=== Data extract ===
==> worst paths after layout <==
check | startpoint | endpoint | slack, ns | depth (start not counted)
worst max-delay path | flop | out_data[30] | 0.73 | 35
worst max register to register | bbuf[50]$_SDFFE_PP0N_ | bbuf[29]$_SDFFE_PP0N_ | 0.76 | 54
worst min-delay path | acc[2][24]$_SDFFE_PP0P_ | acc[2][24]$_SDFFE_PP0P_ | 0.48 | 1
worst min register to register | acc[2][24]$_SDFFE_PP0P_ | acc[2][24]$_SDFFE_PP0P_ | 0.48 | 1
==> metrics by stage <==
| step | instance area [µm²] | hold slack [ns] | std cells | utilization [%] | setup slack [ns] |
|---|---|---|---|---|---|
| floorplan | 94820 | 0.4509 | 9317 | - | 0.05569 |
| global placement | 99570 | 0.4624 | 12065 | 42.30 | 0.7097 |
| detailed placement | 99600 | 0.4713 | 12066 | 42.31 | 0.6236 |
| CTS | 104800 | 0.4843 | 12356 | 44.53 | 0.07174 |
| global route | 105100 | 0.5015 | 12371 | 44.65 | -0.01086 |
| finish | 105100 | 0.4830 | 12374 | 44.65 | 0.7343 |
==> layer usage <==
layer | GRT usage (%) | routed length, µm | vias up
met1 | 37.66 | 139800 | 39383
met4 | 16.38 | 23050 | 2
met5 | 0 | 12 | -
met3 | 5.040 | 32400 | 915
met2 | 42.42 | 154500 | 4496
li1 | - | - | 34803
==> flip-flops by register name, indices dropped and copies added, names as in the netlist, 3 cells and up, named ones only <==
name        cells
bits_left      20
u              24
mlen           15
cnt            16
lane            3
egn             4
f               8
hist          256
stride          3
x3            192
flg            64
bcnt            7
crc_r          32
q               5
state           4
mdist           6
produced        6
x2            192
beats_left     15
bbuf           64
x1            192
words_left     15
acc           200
This is an optimization exercise on Yosys and OpenROAD, whose aim is small area, a short achievable clock period and few clock cycles per item, not a production implementation.
Function was checked by simulation only, so behaviour that the tests miss may differ from the original.

===== flow/design.v =====
module aes_sbox_top (
    input  wire [7:0]  in,
    output wire [21:0] mid
);
    wire U0 = in[7], U1 = in[6], U2 = in[5], U3 = in[4];
    wire U4 = in[3], U5 = in[2], U6 = in[1], U7 = in[0];
    wire T1  = U0 ^ U3,   T2  = U0 ^ U5,   T3  = U0 ^ U6,   T4  = U3 ^ U5;
    wire T5  = U4 ^ U6,   T6  = T1 ^ T5,   T7  = U1 ^ U2,   T8  = U7 ^ T6;
    wire T9  = U7 ^ T7,   T10 = T6 ^ T7,   T11 = U1 ^ U5,   T12 = U2 ^ U5;
    wire T13 = T3 ^ T4,   T14 = T6 ^ T11,  T15 = T5 ^ T11,  T16 = T5 ^ T12;
    wire T17 = T9 ^ T16,  T18 = U3 ^ U7,   T19 = T7 ^ T18,  T20 = T1 ^ T19;
    wire T21 = U6 ^ U7,   T22 = T7 ^ T21,  T23 = T2 ^ T22,  T24 = T2 ^ T10;
    wire T25 = T20 ^ T17, T26 = T3 ^ T16,  T27 = T1 ^ T12;
    wire M1  = T13 & T6,  M2  = T23 & T8,  M3  = T14 ^ M1,  M4  = T19 & U7;
    wire M5  = M4 ^ M1,   M6  = T3 & T16,  M7  = T22 & T9,  M8  = T26 ^ M6;
    wire M9  = T20 & T17, M10 = M9 ^ M6,   M11 = T1 & T15,  M12 = T4 & T27;
    wire M13 = M12 ^ M11, M14 = T2 & T10,  M15 = M14 ^ M11, M16 = M3 ^ M2;
    wire M17 = M5 ^ T24,  M18 = M8 ^ M7,   M19 = M10 ^ M15, M20 = M16 ^ M13;
    wire M21 = M17 ^ M15, M22 = M18 ^ M13, M23 = M19 ^ T25, M24 = M22 ^ M23;
    wire M25 = M22 & M20, M26 = M21 ^ M25, M27 = M20 ^ M21, M28 = M23 ^ M25;
    wire M29 = M28 & M27, M30 = M26 & M24, M31 = M20 & M23, M32 = M27 & M31;
    wire M33 = M27 ^ M25, M34 = M21 & M22, M35 = M24 & M34, M36 = M24 ^ M25;
    wire M37 = M21 ^ M29, M38 = M32 ^ M33, M39 = M23 ^ M30, M40 = M35 ^ M36;
    assign mid = {M37, M38, M39, M40,
                  T1, T2, T3, T4, T6, T8, T9, T10, T13,
                  T15, T16, T17, T19, T20, T22, T23, T27, U7};
endmodule
module aes_sbox_bot (
    input  wire [21:0] mid,
    output wire [7:0]  out
);
    wire M37 = mid[21], M38 = mid[20], M39 = mid[19], M40 = mid[18];
    wire T1  = mid[17], T2  = mid[16], T3  = mid[15], T4  = mid[14];
    wire T6  = mid[13], T8  = mid[12], T9  = mid[11], T10 = mid[10];
    wire T13 = mid[9],  T15 = mid[8],  T16 = mid[7],  T17 = mid[6];
    wire T19 = mid[5],  T20 = mid[4],  T22 = mid[3],  T23 = mid[2];
    wire T27 = mid[1],  U7  = mid[0];
    wire M41 = M38 ^ M40, M42 = M37 ^ M39, M43 = M37 ^ M38, M44 = M39 ^ M40;
    wire M45 = M42 ^ M41;
    wire M46 = M44 & T6,  M47 = M40 & T8,  M48 = M39 & U7,  M49 = M43 & T16;
    wire M50 = M38 & T9,  M51 = M37 & T17, M52 = M42 & T15, M53 = M45 & T27;
    wire M54 = M41 & T10, M55 = M44 & T13, M56 = M40 & T23, M57 = M39 & T19;
    wire M58 = M43 & T3,  M59 = M38 & T22, M60 = M37 & T20, M61 = M42 & T1;
    wire M62 = M45 & T4,  M63 = M41 & T2;
    wire L0  = M61 ^ M62, L1  = M50 ^ M56, L2  = M46 ^ M48, L3  = M47 ^ M55;
    wire L4  = M54 ^ M58, L5  = M49 ^ M61, L6  = M62 ^ L5,  L7  = M46 ^ L3;
    wire L8  = M51 ^ M59, L9  = M52 ^ M53, L10 = M53 ^ L4,  L11 = M60 ^ L2;
    wire L12 = M48 ^ M51, L13 = M50 ^ L0,  L14 = M52 ^ M61, L15 = M55 ^ L1;
    wire L16 = M56 ^ L0,  L17 = M57 ^ L1,  L18 = M58 ^ L8,  L19 = M63 ^ L4;
    wire L20 = L0 ^ L1,   L21 = L1 ^ L7,   L22 = L3 ^ L12,  L23 = L18 ^ L2;
    wire L24 = L15 ^ L9,  L25 = L6 ^ L10,  L26 = L7 ^ L9,   L27 = L8 ^ L10;
    wire L28 = L11 ^ L14, L29 = L11 ^ L17;
    assign out[7] = L6 ^ L24;
    assign out[6] = ~(L16 ^ L26);
    assign out[5] = ~(L19 ^ L28);
    assign out[4] = L6 ^ L21;
    assign out[3] = L20 ^ L22;
    assign out[2] = L25 ^ L29;
    assign out[1] = ~(L13 ^ L27);
    assign out[0] = ~(L6 ^ L23);
endmodule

=== Task statement ===
The number alone, please: how many lines in the data contain the string "placement"?

=== Result ===
2